Growing up I could see how divorce affected my friends and family. My parents are still together, and I am so happy that they are. Even through the struggles I can see how them being together keeps our family strong. When I was a senior in high school my grandparents got divorced. It was hard because they were both a part of my life growing up. It did not affect me directly, but times of family gatherings were awkward. Some people in my family resented my grandfather for leaving but I can understand my grandmother not wanting to see him. She told me that she hopes I never have to experience divorce because she spent a lot of her life with him and he just wants to leave. When she told me that I broke inside and knew that was something I never wanted to experience.

States have different rules when it comes to divorce and they try to work with the couple. Sometimes they suggest couple counseling and other ideas to slow down the process. Maybe they sometimes act on impulse and usually people who are divorced regret it. Two years after divorcing up to 70% of Americans say they made a mistake. California was the first state to allow divorces that were not necessarily the three A’s. They were able to have no fault divorce called “irreconcilable differences.” The three A’s are adultery, abuse and alcoholism (drug abuse.) I agree that if your spouse has done any of those three actions then divorce can be brought up. No one deserves to be mistreated in those ways. Marriage is a huge commitment that takes a lot of work and those three actions put a huge barrier between the man and woman. When the relationship is strained that directly affects the children.

Children are at risk to be divorced when their parents have divorced. They also face other challenges as they experience their parents getting a divorce. Young men who grow up without a father are at risk for not finishing school. They usually end up living with one parent or the other and that causes strains on the relationships. There are several stages of divorce. They are emotional, legal, economic, co-parental, and community. These show the different places of the divorce and how they affect the couple and family. I would like to cover all of them, but I will focus on the co-parental one. This involves legal and physical custody. Sometimes the 50/50 parental rights work out and sometimes it doesn’t.

It is especially hard when one of the parents or even both remarry. Children must adjust to the new partner of spouse. Sometimes there is resentment and tension. 62% of these children will during the first 18 years will not live with their original parents. This is where step families, half siblings, remarriage and blended families happen.

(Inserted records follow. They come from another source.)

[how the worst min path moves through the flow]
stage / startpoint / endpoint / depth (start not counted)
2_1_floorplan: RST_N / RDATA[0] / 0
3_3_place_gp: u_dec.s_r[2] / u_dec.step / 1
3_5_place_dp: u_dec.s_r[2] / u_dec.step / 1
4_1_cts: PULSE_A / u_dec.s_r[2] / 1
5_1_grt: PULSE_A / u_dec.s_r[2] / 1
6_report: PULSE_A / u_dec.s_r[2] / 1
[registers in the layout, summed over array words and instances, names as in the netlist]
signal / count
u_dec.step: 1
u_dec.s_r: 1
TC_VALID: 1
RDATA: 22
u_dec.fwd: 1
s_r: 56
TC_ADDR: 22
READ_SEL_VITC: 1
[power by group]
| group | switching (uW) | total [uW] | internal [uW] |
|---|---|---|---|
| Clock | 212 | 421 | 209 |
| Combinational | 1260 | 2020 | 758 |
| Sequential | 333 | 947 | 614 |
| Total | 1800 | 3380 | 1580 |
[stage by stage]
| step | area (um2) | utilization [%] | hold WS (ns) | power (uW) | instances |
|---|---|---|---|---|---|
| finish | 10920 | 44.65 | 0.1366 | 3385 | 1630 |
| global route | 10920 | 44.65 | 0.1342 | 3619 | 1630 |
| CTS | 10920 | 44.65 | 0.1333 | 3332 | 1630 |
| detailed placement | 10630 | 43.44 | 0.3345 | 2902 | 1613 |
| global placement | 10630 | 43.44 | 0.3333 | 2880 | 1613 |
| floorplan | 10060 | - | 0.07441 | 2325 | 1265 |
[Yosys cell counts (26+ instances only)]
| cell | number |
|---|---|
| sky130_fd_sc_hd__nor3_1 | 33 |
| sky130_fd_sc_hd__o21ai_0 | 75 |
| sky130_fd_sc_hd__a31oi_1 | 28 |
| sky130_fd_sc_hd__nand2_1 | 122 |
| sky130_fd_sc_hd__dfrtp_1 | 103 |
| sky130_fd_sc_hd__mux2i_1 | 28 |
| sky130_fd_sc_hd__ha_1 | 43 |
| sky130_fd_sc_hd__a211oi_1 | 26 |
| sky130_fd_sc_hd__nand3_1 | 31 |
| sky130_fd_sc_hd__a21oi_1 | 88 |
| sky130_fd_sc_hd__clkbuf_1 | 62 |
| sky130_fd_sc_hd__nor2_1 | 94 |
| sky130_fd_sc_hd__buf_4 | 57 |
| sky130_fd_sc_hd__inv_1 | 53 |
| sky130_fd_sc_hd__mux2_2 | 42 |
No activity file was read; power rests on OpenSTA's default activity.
[config.mk]
export PLATFORM = sky130hd
export DESIGN_NAME = tmr_pwm_top
export DESIGN_NICKNAME = d
export VERILOG_FILES = /design/src/inc/tmr_pkg.sv /design/src/core/tmr_pwm_top.sv /design/src/core/tmr_hold_reg.sv
export SDC_FILE = /design/constraint.sdc
export NUM_CORES = 1
export LEC_CHECK = 0
export BUFFER_PORTS_ARGS = -buffer_cell sky130_fd_sc_hd__buf_2
export CORE_MARGIN = 4
export CORE_UTILIZATION = 45
export CTS_CLUSTER_DIAMETER = 150
export DETAILED_ROUTE_END_ITERATION = 7
export PLACE_DENSITY = 0.78
export SYNTH_ARGS = -nofsm -noshare
export SYNTH_HDL_FRONTEND = slang
export SYNTH_SLANG_ARGS = --single-unit
export TNS_END_PERCENT = 50
[constraint.sdc]
create_clock -name CLK_SYS -period 4.71 [get_ports CLK_SYS]
set_clock_uncertainty 0.15 [all_clocks]
set_input_delay 0.471 -clock CLK_SYS [delete_from_list [all_inputs] [get_ports CLK_SYS]]
set_output_delay 0.471 -clock CLK_SYS [all_outputs]
set_load 0.05 [all_outputs]
[src/inc/tmr_pkg.sv]
// Constants, register map and field layout for the dual-slope PWM timer.
// Assumes an AXI4-Lite master on CLK_SYS and an oscillator pin sampled on CLK_SYS.
package tmr_pkg;
    // Register byte offsets
    localparam logic [7:0] OFS_CTRL_A = 8'h00;
    localparam logic [7:0] OFS_CTRL_B = 8'h04;
    localparam logic [7:0] OFS_COUNTER = 8'h08;
    localparam logic [7:0] OFS_CMP_A = 8'h0C;
    localparam logic [7:0] OFS_CMP_B = 8'h10;
    localparam logic [7:0] OFS_ASYNC_STATUS = 8'h14;
    localparam logic [7:0] OFS_FLAGS = 8'h18;
    localparam logic [7:0] OFS_IRQ_EN = 8'h1C;
    localparam logic [7:0] OFS_PIN_CTRL = 8'h20;

    // Holding-register slots, one per asynchronously written register
    localparam int NUM_HOLD = 5;
    localparam int HX_CTRL_A = 0;
    localparam int HX_CTRL_B = 1;
    localparam int HX_COUNTER = 2;
    localparam int HX_CMP_A = 3;
    localparam int HX_CMP_B = 4;
    localparam logic [7:0] HOLD_OFS [NUM_HOLD] = '{OFS_CTRL_A, OFS_CTRL_B, OFS_COUNTER,
                                                    OFS_CMP_A, OFS_CMP_B};
    // Writable bits; reserved bits read as zero
    localparam logic [7:0] HOLD_MASK [NUM_HOLD] = '{8'hF3, 8'h0F, 8'hFF, 8'hFF, 8'hFF};

    // Field positions
    localparam int ACT_A_LSB = 6;
    localparam int ACT_B_LSB = 4;
    localparam int WM_HI_BIT = 3;
    localparam int ASYNC_SEL_BIT = 5;
    localparam int FLG_OVF = 0;
    localparam int FLG_CMP_A = 1;
    localparam int FLG_CMP_B = 2;

    // Modes and actions
    localparam logic [2:0] WM_NORMAL = 3'd0;
    localparam logic [2:0] WM_PC_FIXED = 3'd1;
    localparam logic [2:0] WM_PC_CMPA = 3'd5;
    localparam logic [1:0] ACT_OFF = 2'd0;
    localparam logic [1:0] ACT_TOGGLE = 2'd1;
    localparam logic [1:0] ACT_PWM_NONINV = 2'd2;
    localparam logic [1:0] ACT_PWM_INV = 2'd3;
    localparam logic [7:0] CNT_MAX = 8'hFF;
    localparam logic [7:0] CNT_BOTTOM = 8'h00;

    // Timing
    localparam int OSC_EDGES_TO_LATCH = 2;
    localparam int FLAG_SYNC_CYCLES = 3;
    localparam int PC_PERIOD_TICKS = 510;

    // Reset values
    localparam logic [1:0] PIN_OE_N_RST = 2'b11;

    // AXI responses
    localparam logic [1:0] RESP_OKAY = 2'b00;
    localparam logic [1:0] RESP_SLVERR = 2'b10;

    typedef enum logic [1:0] {
        WR_IDLE = 2'b00,
        WR_TAKE = 2'b01,
        WR_RESP = 2'b11
    } wr_state_t;

    // Prescaler mask: tick when all masked bits are one; sel 0 stops the timer
    function automatic logic [9:0] presc_mask(input logic [2:0] sel);
        logic [9:0] m;
        m = 10'h000;
        case (sel)
            3'd1: m = 10'h000;
            3'd2: m = 10'h007;
            3'd3: m = 10'h01F;
            3'd4: m = 10'h03F;
            3'd5: m = 10'h07F;
            3'd6: m = 10'h0FF;
            3'd7: m = 10'h3FF;
            default: m = 10'h000;
        endcase
        return m;
    endfunction
endpackage

[src/core/tmr_pwm_top.sv]
// Eight-bit timer with dual-slope PWM on two compare outputs and holding registers.
// Assumes AXI4-Lite on CLK_SYS; the oscillator pin is sampled as synchronous to CLK_SYS.
//
// Design decisions made here: the placing of the registers and the AXI4-Lite interface to the registers.
`timescale 1ns/10ps
`default_nettype none
// Behaviour
// - Waveform modes 1 and 5 count up to TOP then down to BOTTOM.
// - TOP is 0xFF or compare A, chosen by mode bit two.
// - Non-inverting clears on up-count match, sets on down; inverting opposite.
// - Output action two gives non-inverted PWM, three inverted.
// - Counter holds TOP for one timer tick, then counts down.
// - Overflow flag sets whenever the counter reaches BOTTOM.
// - Period is twice TOP, 510 prescaled ticks at TOP 0xFF; prescale 1,8,32,64,128,256,1024.
// - Compare at BOTTOM gives steady low, at MAX steady high; inverted complements.
// - Output is forced to its symmetric level at BOTTOM without a match.
// - Compare level reaches the pin only when its direction is output.
// - Asynchronous writes go to a holding register, latched after two oscillator edges.
// - Five registers each have their own holding register.
// - Compare matches are suppressed while counter or compare transfer pends.
// - Wake request starts on the next timer tick after the condition.
// - Counter reads in asynchronous mode come from a copy taken each oscillator edge.
// - Asynchronous flags take three system cycles; pins change on timer ticks.
// - Timer runs from the system clock unless asynchronous select is set.
// - Output action zero leaves normal port operation.
module tmr_pwm_top
    import tmr_pkg::*;
(
    // Clock and reset
    input wire logic CLK_SYS,
    input wire logic SYS_RST,
    // AXI4-Lite write
    input wire logic [7:0] S_AXI_AWADDR,
    input wire logic S_AXI_AWVALID,
    output logic S_AXI_AWREADY,
    input wire logic [31:0] S_AXI_WDATA,
    input wire logic [3:0] S_AXI_WSTRB,
    input wire logic S_AXI_WVALID,
    output logic S_AXI_WREADY,
    output logic [1:0] S_AXI_BRESP,
    output logic S_AXI_BVALID,
    input wire logic S_AXI_BREADY,
    // AXI4-Lite read
    input wire logic [7:0] S_AXI_ARADDR,
    input wire logic S_AXI_ARVALID,
    output logic S_AXI_ARREADY,
    output logic [31:0] S_AXI_RDATA,
    output logic [1:0] S_AXI_RRESP,
    output logic S_AXI_RVALID,
    input wire logic S_AXI_RREADY,
    // Oscillator pin
    input wire logic ASYNC_CLOCK_PIN,
    // Compare output pins
    output logic PIN_A_O,
    output logic PIN_A_OE_N,
    output logic PIN_B_O,
    output logic PIN_B_OE_N,
    // Wake request
    output logic WAKE_REQ
);
    typedef struct packed {
        wr_state_t wr_st;
        logic aw_ready;
        logic w_ready;
        logic b_valid;
        logic [1:0] b_resp;
        logic ar_ready;
        logic r_valid;
        logic [31:0] r_data;
        logic [1:0] r_resp;
        logic async_sel;
        logic [1:0] pin_dir;
        logic [1:0] port_data;
        logic [2:0] irq_en;
        logic [2:0] flags;
        logic [8:0] evt_pipe;
        logic osc_prev;
        logic [9:0] presc;
        logic [7:0] cnt;
        logic down;
        logic [1:0] cmp_out;
        logic [7:0] cnt_copy;
        logic [1:0] pin_o;
        logic [1:0] pin_oe_n;
        logic wake;
    } state_t;

    state_t s_r;
    state_t s_nxt;

    logic [NUM_HOLD-1:0] hold_wr;
    logic [NUM_HOLD-1:0] hold_busy;
    logic [NUM_HOLD-1:0] hold_load;
    logic [7:0] hold_dest [NUM_HOLD];
    logic wr_fire;
    logic osc_edge;
    logic tick;
    logic [2:0] mode;
    logic pc_mode;
    logic [7:0] top;
    logic [7:0] cmp [2];
    logic [1:0] act [2];
    logic [1:0] match;
    logic [2:0] evt;

    assign wr_fire = (s_r.wr_st == WR_TAKE) && S_AXI_WSTRB[0];
    assign osc_edge = ASYNC_CLOCK_PIN && !s_r.osc_prev;
    assign mode = {hold_dest[HX_CTRL_B][WM_HI_BIT], hold_dest[HX_CTRL_A][1:0]};
    assign pc_mode = (mode == WM_PC_FIXED) || (mode == WM_PC_CMPA);
    assign top = mode[2] ? hold_dest[HX_CMP_A] : CNT_MAX;
    assign cmp[0] = hold_dest[HX_CMP_A];
    assign cmp[1] = hold_dest[HX_CMP_B];
    assign act[0] = hold_dest[HX_CTRL_A][ACT_A_LSB +: 2];
    assign act[1] = hold_dest[HX_CTRL_A][ACT_B_LSB +: 2];

    // Slow rate is a one-cycle enable from the prescaler
    always_comb begin
        logic src;
        logic [9:0] m;
        src = s_r.async_sel ? osc_edge : 1'b1;
        m = presc_mask(hold_dest[HX_CTRL_B][2:0]);
        tick = src && (hold_dest[HX_CTRL_B][2:0] != 3'd0)
               && ((s_r.presc & m) == m);
    end

    genvar gi;
    generate
        for (gi = 0; gi < NUM_HOLD; gi++) begin : g_hold
            assign hold_wr[gi] = wr_fire && (S_AXI_AWADDR == HOLD_OFS[gi]);
            tmr_hold_reg u_hold (
                .clk(CLK_SYS),
                .rst(SYS_RST),
                .wr_en(hold_wr[gi]),
                .wr_data(S_AXI_WDATA[7:0] & HOLD_MASK[gi]),
                .async_mode(s_r.async_sel),
                .osc_edge(osc_edge),
                .busy(hold_busy[gi]),
                .load(hold_load[gi]),
                .dest(hold_dest[gi])
            );
        end
        for (gi = 0; gi < 2; gi++) begin : g_match
            // Matches are unreliable while a new value is in flight
            assign match[gi] = tick && (s_r.cnt == cmp[gi]) && !hold_busy[HX_COUNTER]
                               && !hold_busy[HX_CMP_A + gi];
        end
    endgenerate

    always_comb begin
        logic [7:0] rd;
        logic rd_ok;
        logic [2:0] flg_set;
        logic [2:0] flg_clr;
        rd = 8'h00;
        rd_ok = 1'b1;
        flg_set = 3'b000;
        flg_clr = 3'b000;
        s_nxt = s_r;
        s_nxt.osc_prev = ASYNC_CLOCK_PIN;
        evt = {match, 1'b0};

        // Write channel: both address and data before the response
        s_nxt.aw_ready = 1'b0;
        s_nxt.w_ready = 1'b0;
        case (s_r.wr_st)
            WR_IDLE: begin
                if (S_AXI_AWVALID && S_AXI_WVALID) begin
                    s_nxt.aw_ready = 1'b1;
                    s_nxt.w_ready = 1'b1;
                    s_nxt.wr_st = WR_TAKE;
                end
            end
            WR_TAKE: begin
                s_nxt.b_valid = 1'b1;
                s_nxt.b_resp = RESP_OKAY;
                if (S_AXI_AWADDR > OFS_PIN_CTRL || S_AXI_AWADDR[1:0] != 2'b00) begin
                    s_nxt.b_resp = RESP_SLVERR;
                end
                if (wr_fire) begin
                    case (S_AXI_AWADDR)
                        OFS_ASYNC_STATUS: s_nxt.async_sel = S_AXI_WDATA[ASYNC_SEL_BIT];
                        OFS_FLAGS: flg_clr = S_AXI_WDATA[2:0];
                        OFS_IRQ_EN: s_nxt.irq_en = S_AXI_WDATA[2:0];
                        OFS_PIN_CTRL: begin
                            s_nxt.pin_dir = S_AXI_WDATA[1:0];
                            s_nxt.port_data = S_AXI_WDATA[3:2];
                        end
                        default: ;
                    endcase
                end
                s_nxt.wr_st = WR_RESP;
            end
            WR_RESP: begin
                if (S_AXI_BREADY) begin
                    s_nxt.b_valid = 1'b0;
                    s_nxt.wr_st = WR_IDLE;
                end
            end
            default: s_nxt.wr_st = WR_IDLE;
        endcase

        // Read channel
        rd_ok = 1'b1;
        case (S_AXI_ARADDR)
            OFS_CTRL_A: rd = hold_dest[HX_CTRL_A];
            OFS_CTRL_B: rd = hold_dest[HX_CTRL_B];
            OFS_COUNTER: rd = s_r.async_sel ? s_r.cnt_copy : s_r.cnt;
            OFS_CMP_A: rd = hold_dest[HX_CMP_A];
            OFS_CMP_B: rd = hold_dest[HX_CMP_B];
            OFS_ASYNC_STATUS: rd = {2'b00, s_r.async_sel, hold_busy};
            OFS_FLAGS: rd = {5'd0, s_r.flags};
            OFS_IRQ_EN: rd = {5'd0, s_r.irq_en};
            OFS_PIN_CTRL: rd = {4'd0, s_r.port_data, s_r.pin_dir};
            default: begin
                rd = 8'h00;
                rd_ok = 1'b0;
            end
        endcase
        s_nxt.ar_ready = 1'b0;
        if (s_r.ar_ready) begin
            s_nxt.r_valid = 1'b1;
            s_nxt.r_data = {24'h00_0000, rd};
            s_nxt.r_resp = rd_ok ? RESP_OKAY : RESP_SLVERR;
        end else if (s_r.r_valid) begin
            if (S_AXI_RREADY) begin
                s_nxt.r_valid = 1'b0;
            end
        end else if (S_AXI_ARVALID) begin
            s_nxt.ar_ready = 1'b1;
        end

        // Prescaler and counter
        if (s_r.async_sel ? osc_edge : 1'b1) begin
            s_nxt.presc = s_r.presc + 10'd1;
        end
        if (tick) begin
            if (pc_mode) begin
                if (!s_r.down) begin
                    if (s_r.cnt == top) begin
                        s_nxt.cnt = top - 8'd1;
                        s_nxt.down = 1'b1;
                    end else begin
                        s_nxt.cnt = s_r.cnt + 8'd1;
                    end
                end else if (s_r.cnt == CNT_BOTTOM) begin
                    s_nxt.cnt = s_r.cnt + 8'd1;
                    s_nxt.down = 1'b0;
                end else begin
                    s_nxt.cnt = s_r.cnt - 8'd1;
                end
            end else begin
                s_nxt.cnt = s_r.cnt + 8'd1;
                s_nxt.down = 1'b0;
            end
            evt[FLG_OVF] = (s_nxt.cnt == CNT_BOTTOM) && (s_r.cnt != CNT_BOTTOM);
        end
        if (hold_load[HX_COUNTER]) begin
            s_nxt.cnt = hold_dest[HX_COUNTER];
        end
        if (osc_edge) begin
            s_nxt.cnt_copy = s_r.cnt;
        end

        // Compare outputs change only on timer ticks
        for (int i = 0; i < 2; i++) begin
            if (tick && pc_mode && act[i][1]) begin
                if (s_r.cnt == CNT_BOTTOM) begin
                    // Symmetric level at BOTTOM, also covers a missed up-count match
                    s_nxt.cmp_out[i] = (cmp[i] != CNT_BOTTOM) ^ act[i][0];
                end else if (match[i]) begin
                    // Match at TOP acts as down-count match: MAX stays high
                    s_nxt.cmp_out[i] = (!s_r.down && s_r.cnt != top)
                                       ? act[i][0] : !act[i][0];
                end
            end else if (match[i] && !pc_mode) begin
                case (act[i])
                    ACT_TOGGLE: s_nxt.cmp_out[i] = !s_r.cmp_out[i];
                    ACT_PWM_NONINV: s_nxt.cmp_out[i] = 1'b0;
                    ACT_PWM_INV: s_nxt.cmp_out[i] = 1'b1;
                    default: ;
                endcase
            end
            s_nxt.pin_o[i] = (act[i] == ACT_OFF) ? s_r.port_data[i] : s_r.cmp_out[i];
            s_nxt.pin_oe_n[i] = !s_r.pin_dir[i];
        end

        // Flags; asynchronous events cross a three-cycle pipeline, set beats clear
        s_nxt.evt_pipe = {s_r.evt_pipe[5:0], evt};
        flg_set = s_r.async_sel ? s_r.evt_pipe[8:6] : evt;
        s_nxt.flags = (s_r.flags & ~flg_clr) | flg_set;

        // Wake request raised on the timer tick after the condition
        if ((s_r.flags & s_r.irq_en) == 3'b000) begin
            s_nxt.wake = 1'b0;
        end else if (tick) begin
            s_nxt.wake = 1'b1;
        end
    end

    always_ff @(posedge CLK_SYS or posedge SYS_RST) begin
        if (SYS_RST) begin
            s_r <= '0;
            s_r.pin_oe_n <= PIN_OE_N_RST;
        end else begin
            s_r <= s_nxt;
        end
    end

    assign S_AXI_AWREADY = s_r.aw_ready;
    assign S_AXI_WREADY = s_r.w_ready;
    assign S_AXI_BVALID = s_r.b_valid;
    assign S_AXI_BRESP = s_r.b_resp;
    assign S_AXI_ARREADY = s_r.ar_ready;
    assign S_AXI_RVALID = s_r.r_valid;
    assign S_AXI_RDATA = s_r.r_data;
    assign S_AXI_RRESP = s_r.r_resp;
    assign PIN_A_O = s_r.pin_o[0];
    assign PIN_B_O = s_r.pin_o[1];
    assign PIN_A_OE_N = s_r.pin_oe_n[0];
    assign PIN_B_OE_N = s_r.pin_oe_n[1];
    assign WAKE_REQ = s_r.wake;

    AST_PC_TOP_REVERSE: assert property (
        @(posedge CLK_SYS) disable iff (SYS_RST)
        (tick && pc_mode && !s_r.down && s_r.cnt == top && !hold_load[HX_COUNTER])
            |=> (s_r.down && s_r.cnt == $past(top) - 8'd1))
        else $error("counter did not turn down after TOP");

    AST_PC_BOTTOM_REVERSE: assert property (
        @(posedge CLK_SYS) disable iff (SYS_RST)
        (tick && pc_mode && s_r.down && s_r.cnt == CNT_BOTTOM && !hold_load[HX_COUNTER])
            |=> (!s_r.down && s_r.cnt == 8'd1))
        else $error("counter did not turn up after BOTTOM");

    AST_TOP_FROM_CMP_A: assert property (
        @(posedge CLK_SYS) disable iff (SYS_RST)
        (mode == WM_PC_CMPA) |-> (top == hold_dest[HX_CMP_A]))
        else $error("TOP not taken from compare A");

    AST_OVF_SYNC_MODE: assert property (
        @(posedge CLK_SYS) disable iff (SYS_RST)
        (evt[FLG_OVF] && !s_r.async_sel) |=> s_r.flags[FLG_OVF])
        else $error("overflow flag missed at BOTTOM");

    AST_FLAG_SYNC_DELAY: assert property (
        @(posedge CLK_SYS) disable iff (SYS_RST)
        (evt[FLG_OVF] && s_r.async_sel) ##1 s_r.async_sel [*3] |=> s_r.flags[FLG_OVF])
        else $error("asynchronous overflow flag not set after three cycles");

    AST_MATCH_SUPPRESSED: assert property (
        @(posedge CLK_SYS) disable iff (SYS_RST)
        (hold_busy[HX_COUNTER] || hold_busy[HX_CMP_A]) |-> !match[0])
        else $error("compare match during pending transfer");

    AST_PIN_RELEASED: assert property (
        @(posedge CLK_SYS) disable iff (SYS_RST)
        !s_r.pin_dir[0] |=> PIN_A_OE_N)
        else $error("pin driven while direction is input");

    AST_PORT_DATA_ON_OFF: assert property (
        @(posedge CLK_SYS) disable iff (SYS_RST)
        (act[0] == ACT_OFF) |=> (PIN_A_O == $past(s_r.port_data[0])))
        else $error("compare output reached pin while disconnected");

    AST_COPY_HELD: assert property (
        @(posedge CLK_SYS) disable iff (SYS_RST)
        !osc_edge |=> $stable(s_r.cnt_copy))
        else $error("counter copy changed without oscillator edge");
endmodule
`default_nettype wire

[src/core/tmr_hold_reg.sv]
// One holding register with its transfer into the timer domain.
// Assumes osc_edge is a one-cycle pulse per rising edge of the oscillator pin.
`timescale 1ns/10ps
`default_nettype none
module tmr_hold_reg
    import tmr_pkg::*;
(
    // Clock and reset
    input wire logic clk,
    input wire logic rst,
    // Software write
    input wire logic wr_en,
    input wire logic [7:0] wr_data,
    // Timer source
    input wire logic async_mode,
    input wire logic osc_edge,
    // Destination
    output logic busy,
    output logic load,
    output logic [7:0] dest
);
    typedef struct packed {
        logic [7:0] hold;
        logic [7:0] dest;
        logic [1:0] edges;
        logic busy;
        logic load;
    } hold_t;

    hold_t s_r;
    hold_t s_nxt;

    always_comb begin
        s_nxt = s_r;
        s_nxt.load = 1'b0;
        if (wr_en) begin
            s_nxt.hold = wr_data;
            s_nxt.edges = 2'd0;
            if (async_mode) begin
                s_nxt.busy = 1'b1;
            end else begin
                s_nxt.dest = wr_data;
                s_nxt.load = 1'b1;
                s_nxt.busy = 1'b0;
            end
        end else if (s_r.busy && osc_edge) begin
            s_nxt.edges = s_r.edges + 2'd1;
            if (s_r.edges == 2'(OSC_EDGES_TO_LATCH - 1)) begin
                s_nxt.dest = s_r.hold;
                s_nxt.load = 1'b1;
                s_nxt.busy = 1'b0;
            end
        end
    end

    always_ff @(posedge clk or posedge rst) begin
        if (rst) begin
            s_r <= '0;
        end else begin
            s_r <= s_nxt;
        end
    end

    assign busy = s_r.busy;
    assign load = s_r.load;
    assign dest = s_r.dest;

    AST_LATCH_ON_SECOND_EDGE: assert property (
        @(posedge clk) disable iff (rst)
        (s_r.busy && osc_edge && s_r.edges == 2'd1 && !wr_en)
            |=> (!s_r.busy && s_r.load && s_r.dest == $past(s_r.hold)))
        else $error("held value not latched on second oscillator edge");

    AST_BUSY_ON_ASYNC_WRITE: assert property (
        @(posedge clk) disable iff (rst)
        (wr_en && async_mode) |=> (s_r.busy && !s_r.load) [*1] ##1 1)
        else $error("busy flag not raised by asynchronous write");
endmodule
`default_nettype wire
## config.mk

```make
export PLATFORM = sky130hd
export DESIGN_NAME = cfl_fifo_layout
export DESIGN_NICKNAME = d
export VERILOG_FILES = /design/src/rtl/cfl_pkg.sv /design/src/rtl/cfl_fifo_layout.sv /design/src/rtl/cfl_layout_walk.sv /design/src/rtl/cfl_op_mode.sv
export SDC_FILE = /design/constraint.sdc
export NUM_CORES = 2
export LEC_CHECK = 0
export BUFFER_PORTS_ARGS = -buffer_cell sky130_fd_sc_hd__buf_2
export CAP_MARGIN = 0
export CORE_ASPECT_RATIO = 0.7
export CORE_UTILIZATION = 39
export CTS_CLUSTER_DIAMETER = 100
export CTS_CLUSTER_SIZE = 8
export DETAILED_ROUTE_END_ITERATION = 6
export HOLD_SLACK_MARGIN = 0.12
export PLACE_DENSITY = 0.55
export SYNTH_ARGS = -nofsm -noshare
export SYNTH_HDL_FRONTEND = slang
export SYNTH_SLANG_ARGS = --single-unit
```

## constraint.sdc

```tcl
create_clock -name i_clk_sys -period 17.03 [get_ports i_clk_sys]
set_input_delay 2.5545 -clock i_clk_sys [delete_from_list [all_inputs] [get_ports i_clk_sys]]
set_output_delay 2.5545 -clock i_clk_sys [all_outputs]
set_load 0.05 [all_outputs]
```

Some ideas to help with remarriage and children is that 1. All heavy discipline will be done by birth parent. Just because you married the parent of the children doesn’t mean you have authority. 2. Step parents should be more or less like the fantastic aunt/uncle. These people usually are a support and love them a long the way. 3. Parents council together a lot because it is a different circumstance than before. 4. Be quick to say that you are sorry.

Divorce is tragic and hard on the family. Just remember that it is normal to disagree and have fights. Sometimes people get discouraged because they disagree. It usually takes quite awhile to get used to someone. It takes effort, charity, patience and humor to work things out. We need to continue to adequately examine our pieces instead of just jumping to divorce. Also, if you consider counseling, go to a couple therapist and not an individual. Individual therapist just focuses on the person. A relationship takes two people so that will help them work out their marriage.